Since February 28, 2026, an active military conflict involving Iran, Israel, and the United States has severely disrupted shipping through the Strait of Hormuz — one of the world's most critical maritime trade chokepoints. Most coverage of this crisis has focused on oil and gas, for obvious reasons; the Strait normally carries roughly a fifth of the world's seaborne oil trade. But a second, much less reported consequence has been unfolding alongside it: a serious disruption to global pistachio supply, hitting at the exact moment worldwide demand for pistachio-filled chocolate has never been higher.

This article summarizes publicly reported information on an active, evolving geopolitical and military situation, based on reporting from Al-Monitor, the Congressional Research Service, Wikipedia, and industry sources including the Iran Pistachio Association. Details may change rapidly as the situation develops; always check current primary news sources for the latest status.
8-yr high
Pistachio prices, as of spring 2026
-26%
Iran pistachio export volume vs prior year
2.5M
Dubai chocolate bars sold at Dubai airports in 6 months (2025)
Feb 28, 2026
Conflict start date disrupting the Strait

1

What's Actually Happening in the Strait of Hormuz

The Strait of Hormuz is a narrow waterway, just 21 miles wide at its narrowest point, separating Iran from Oman at the entrance to the Persian Gulf. It's one of the most strategically important shipping chokepoints on earth — under normal conditions, roughly a fifth of the world's seaborne oil trade and a similar share of global LNG passes through it.

June 2025
A 12-day conflict between Iran, Israel, and the US

An earlier round of military conflict in mid-2025 had already strained the region and disrupted parts of Iran's export capacity, setting the stage for the larger crisis to come.

February 28, 2026
A larger air war begins

The United States and Israel launched a broader air campaign against Iran. In response, Iran's Revolutionary Guard Corps issued warnings forbidding passage through the Strait, attacked merchant ships, and laid sea mines.

March 2026
Iran declares the Strait "closed"

Iran announced it would attack any ship attempting to pass, with limited exceptions for vessels from countries it considered friendly. Shipping insurance rates for the route reportedly rose four to six times within a single week.

April – Spring 2026
A fragile ceasefire, ongoing disruption

A ceasefire was announced in April 2026, but maritime traffic through the Strait has remained at a near-standstill, with continued reports of attacks on vessels even after the ceasefire took effect.


2

Why Pistachios Specifically Are Affected

Iran is one of the world's largest pistachio producers, and a significant share of its export volume moves by sea through Bandar Abbas, a port city sitting almost directly on the Strait of Hormuz. When the Strait becomes effectively impassable, Iranian pistachio exporters lose access to their primary shipping route to many of their most important markets.

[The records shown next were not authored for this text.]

**config.mk**
```make
export PLATFORM = sky130hd
export DESIGN_NAME = ex_mem_stage
export DESIGN_NICKNAME = d
export VERILOG_FILES = /design/src/rtl/ex_mem_stage.sv
export SDC_FILE = /design/constraint.sdc
export NUM_CORES = 1
export LEC_CHECK = 0
export BUFFER_PORTS_ARGS = -buffer_cell sky130_fd_sc_hd__buf_2
export CORE_AREA = 2 2 208 210
export DETAILED_ROUTE_END_ITERATION = 6
export DIE_AREA = 0 0 210 212
export PLACE_DENSITY = 0.55
export SLEW_MARGIN = 20
export SYNTH_ARGS = -nofsm -noshare
export SYNTH_HDL_FRONTEND = slang
export SYNTH_SLANG_ARGS = --single-unit
```
**constraint.sdc**
```tcl
create_clock -name clk -period 2.9 [get_ports clk]
set_input_delay 0.58 -clock clk [delete_from_list [all_inputs] [get_ports clk]]
set_output_delay 0.58 -clock clk [all_outputs]
set_load 0.05 [all_outputs]
```
**src/rtl/ex_mem_stage.sv**
```systemverilog
// ex_mem_stage: EX/MEM register with branch resolution and wrong-path squash; define BRANCH_STATS_EN for branch counters
module ex_mem_stage #(
  parameter int SQUASH_DEPTH = 2
) (
  input  logic        clk,
  input  logic        reset,
  input  logic        stall,
  input  logic        flush,
  input  logic        ex_valid,
  input  logic [63:0] ex_pc,
  input  logic [63:0] ex_imm,
  input  logic [63:0] alu_result,
  input  logic        alu_zero,
  input  logic [63:0] ex_rs2_data,
  input  logic [4:0]  ex_rd,
  input  logic        ex_branch,
  input  logic        ex_mem_read,
  input  logic        ex_mem_write,
  input  logic        ex_reg_write,
  input  logic        ex_mem_to_reg,
  output logic        mem_valid,
  output logic [63:0] mem_alu_result,
  output logic [63:0] mem_write_data,
  output logic [4:0]  mem_rd,
  output logic        mem_mem_read,
  output logic        mem_mem_write,
  output logic        mem_reg_write,
  output logic        mem_mem_to_reg,
  output logic        mem_pc_src,
  output logic [63:0] mem_branch_target,
  output logic        squash_active,
  output logic [31:0] stat_branches,
  output logic [31:0] stat_taken
);
  typedef enum logic {IDLE, SQUASH} state_t;
  typedef struct packed {
    logic        valid;
    logic [63:0] alu;
    logic [63:0] wdata;
    logic [4:0]  rd;
    logic        mr;
    logic        mw;
    logic        rw;
    logic        m2r;
    logic        pc_src;
    logic [63:0] target;
  } mem_t;
  state_t     state_q, state_d;
  logic [1:0] cnt_q, cnt_d;
  mem_t       mem_q, mem_d;
  logic       taken, normal;
  assign taken  = ex_valid & ex_branch & alu_zero;
  assign normal = ~flush & ~stall & (state_q == IDLE) & ex_valid;
  // state and squash counter registers
  always_ff @(posedge clk) begin
    state_q <= reset ? IDLE : state_d;
    cnt_q   <= reset ? 2'd0 : cnt_d;
  end
  // next state: flush aborts, squash counts down on advancing cycles, a loaded taken branch starts a squash
  always_comb begin
    state_d = state_q;
    cnt_d   = cnt_q;
    if (flush) begin
      state_d = IDLE;
      cnt_d   = 2'd0;
    end else if (!stall && state_q == SQUASH) begin
      cnt_d   = cnt_q - 2'd1;
      state_d = (cnt_q == 2'd1) ? IDLE : SQUASH;
    end else if (normal && taken) begin
      state_d = SQUASH;
      cnt_d   = 2'(SQUASH_DEPTH);
    end
  end
  // next stage contents: hold on stall, capture EX on a normal load, otherwise a zeroed bubble
  always_comb
    mem_d = flush ? '0 : stall ? mem_q : normal ?
      mem_t'{1'b1, alu_result, ex_rs2_data, ex_rd, ex_mem_read, ex_mem_write,
             ex_reg_write, ex_mem_to_reg, taken, ex_pc + (ex_imm << 1)} : '0;
  // stage register
  always_ff @(posedge clk)
    mem_q <= reset ? '0 : mem_d;
  assign mem_valid         = mem_q.valid;
  assign mem_alu_result    = mem_q.alu;
  assign mem_write_data    = mem_q.wdata;
  assign mem_rd            = mem_q.rd;
  assign mem_mem_read      = mem_q.mr;
  assign mem_mem_write     = mem_q.mw;
  assign mem_reg_write     = mem_q.rw;
  assign mem_mem_to_reg    = mem_q.m2r;
  assign mem_pc_src        = mem_q.pc_src;
  assign mem_branch_target = mem_q.target;
  assign squash_active     = state_q == SQUASH;
`ifdef BRANCH_STATS_EN
  logic [31:0] br_q, tk_q;
  // branch counters advance only on normal loads, so squashed branches are never counted
  always_ff @(posedge clk) begin
    if (reset) begin
      br_q <= '0;
      tk_q <= '0;
    end else if (normal) begin
      br_q <= br_q + 32'(ex_branch);
      tk_q <= tk_q + 32'(taken);
    end
  end
  assign stat_branches = br_q;
  assign stat_taken    = tk_q;
`else
  assign stat_branches = '0;
  assign stat_taken    = '0;
`endif
endmodule

```
==> flow_summary_export.csv <==
group,metric,value,unit
sta,hold_violations,0,
power_and_ir_drop,ir_drop,0.3617,mV
clocking,cts_setup_buffers,0,
sta,fin_tns_setup,0,ps
logic_synthesis,synth_top_area_share,37.26,%
logic_synthesis,ys_top_cells_by_area,"dfxtp_1 37%, a22oi_1 11%, ha_1 7.1%, nor2_1 7.0%, buf_4 4.5%",
sta,max-slew-margin-rel,44.56,%
place,io_buffers,474,
worst_setup_path,path_buf_inv,1,
logic_synthesis,synth_area,0.01107,mm^2
logic_synthesis,synth_edf_count,0,
layout,multiInputGateArea,0.006340,mm^2
layout,final-instance-count-excl-fill,2499,
outcome,outcome,"finished, final reports clean",
sta,fin_crit_sh,96.14,%
worst_setup_path,cp_cell_sequence,"buf_2 -> ha_1 -> a211oi_1 -> o21a_1 -> or4b_4 -> a211oi_2 -> o21ai_0 -> nand2_1 -> a21boi_1 -> a22oi_1 -> xnor2_1 -> o21ai_1",
logic_synthesis,synth-main-ff-cell,"dfxtp_1",
worst_setup_path,crit_family,"compound AO/OA/AOI/OAI gates",
worst_setup_path,critPathArrivalTime,3200,ps
floorplan,die_area,0.04452,mm^2
job,drv_cap,0,
layout,final_cell_area,0.01589,mm^2
min_path,min_from,"ex_pc[0]",
clocking,root_buffer,"clkbuf_16",
logic_synthesis,syn_area_per_cell,8.224,um^2
detailed_routing,routedWlPerCell,17.16,um
worst_setup_path,worst-path-stages,12,
detailed_routing,firstDrtPassIters,5,
min_path,holdCritPathClass,"in -> reg",
clocking,hold_buffers,0,
worst_setup_path,critical_path_class,"in -> reg",
logic_synthesis,synth_cells,1346,
worst_setup_path,worstPathRequired,3310,ps
worst_setup_path,r2r_slack,930,ps
place,dpl_cell_area,0.01505,mm^2
layout,num_antenna_cells,0,
sta,fin_crit,2788,ps
floorplan,initial_core_util,26.04,%
power_and_ir_drop,p_int,5.513,mW
detailed_routing,drc,0,
power_and_ir_drop,cellLeakagePower,7.571,nW
place,dpl.hpwl,33.63,mm
logic_synthesis,ys_types,65,
floorplan,die_w,210,um
global_routing,gr-total-overflow,0,
worst_setup_path,crit_slowest_cell,"or4b_4",
place,place_congestion,0.8781,
detailed_routing,antenna_violating_nets_post_route,0,
layout,drive_above_1_share,37.38,%
worst_setup_path,max_stage_delay,570,ps
logic_synthesis,yosys_warnings,0,
worst_setup_path,reg2reg_from,"squash_active",
global_routing,grt_use_total,18.04,%
sta,hold_ws,270.1,ps
logic_synthesis,async_reset_ff_share,0,%
sta,clock_skew,13.31,ps
logic_synthesis,synthMostInstantiatedCell,"nor2_1",
clocking,clock_latency,540,ps
floorplan,pin_count,540,
sta,rsz0062_at_grt,"no",
global_routing,grt_pass1_vias,11220,
sta,slew_violations,0,
place,dp_cells,2454,
global_routing,grt_pass1_wl,63.58,mm
logic_synthesis,synthTopCellsByCount,"207 x nor2_1, 206 x dfxtp_1, 164 x a22oi_1",
clocking,numCtsBuffers,25,
power_and_ir_drop,power_density,506.6,mW/mm^2
worst_setup_path,start_kind,"input port",
detailed_routing,num_vias,11900,
sta,fmax,0.3587,GHz
sta,setup-violations-final,0,
power_and_ir_drop,p_seq_share,35.9,%
clocking,cts_sinks,206,
detailed_routing,drt_iter0_drc,877,
power_and_ir_drop,combPwrFrac,25.2,%
power_and_ir_drop,clockPowerShare,38.8,%
detailed_routing,drt-total-wl,42.90,mm
clocking,cts-htree-levels,1,
layout,layout.nets,2271,
sta,worst_slew_pin_slew,831.6,ps
layout,n_fill_cell,4473,
global_routing,antenna_found_initial,2,
worst_setup_path,cp-end-kind,"register",
worst_setup_path,r2r_cells,7,
worst_setup_path,reg2reg_to,"mem_branch_target[58]",
min_path,worstHoldEndpoint,"mem_branch_target[0]",
layout,register_area,0.004124,mm^2
clocking,post_cts_resized,0,
global_routing,grt_max_degree,171,
logic_synthesis,yosys.area.top_type,"dfxtp_1",
power_and_ir_drop,switching_share,31.53,%
worst_setup_path,cp_max_fo,4,
layout,final_util,37.39,%
layout,area_growth,43.56,%
detailed_routing,viasPerCell,4.762,
floorplan,num_rows,76,
min_path,hold-path-cell-count,3,
logic_synthesis,synth_seq_cells,206,
floorplan,core_area,0.04251,mm^2
floorplan,die_h,212,um
logic_synthesis,ys_seq_area_share,37.26,%
clocking,clockBufferDepth,3,
clocking,cts_tree,"built",
clocking,path_clk_slew,60,ps
power_and_ir_drop,p_sw,2.538,mW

📦 The Numbers, According to the Iran Pistachio Association
  • Pistachio exports for the September 2025–April 2026 trading season stood at roughly 109,000 tonnes (shelled equivalent) — a 26% decrease compared to the prior year
  • The share of pistachio exports going to Persian Gulf destinations, including the UAE, fell sharply as direct shipping to those markets was disrupted by the blockade
  • Exports increasingly shifted toward CIS countries, Turkey, and the Indian subcontinent — destinations reachable through alternate routes — while the Far East's share of Iranian pistachio exports dropped from 25% the prior year to just 8%
  • Remaining unsold stockpiles at the end of the trading year's seventh month were estimated at around 114,000 tonnes — described by the association as an unprecedented carryover

In practical terms: pistachios are still being grown and harvested, but a meaningful share of them are stuck, rerouted, or simply not making it to many of the markets that would normally consume them — including, notably, the Gulf region driving so much of the Dubai chocolate trend in the first place.


3

A Market That Was Already Tightening Before the War

It's important to be precise here: the current Strait of Hormuz disruption didn't create pistachio price pressure from nothing. It hit a market that was already under real strain from a separate cause entirely.

Factor Impact
2025 drought conditions Harvests among major producers — Iran, the US, and Turkey — fell below expectations in 2025
Rising global demand Pistachio prices had already risen by almost a third the prior year, driven by demand growth outpacing supply even before the conflict
2025's earlier 12-day conflict Domestic unrest, sanctions, and the June 2025 Iran-Israel-US conflict had already constrained Iranian exports earlier in the year
The 2026 Strait closure Layered on top of all of the above, pushing prices to an 8-year high

"This isn't one crisis. It's three separate pressures — drought, an earlier conflict, and now a blocked shipping lane — landing on the same market in the same eighteen months."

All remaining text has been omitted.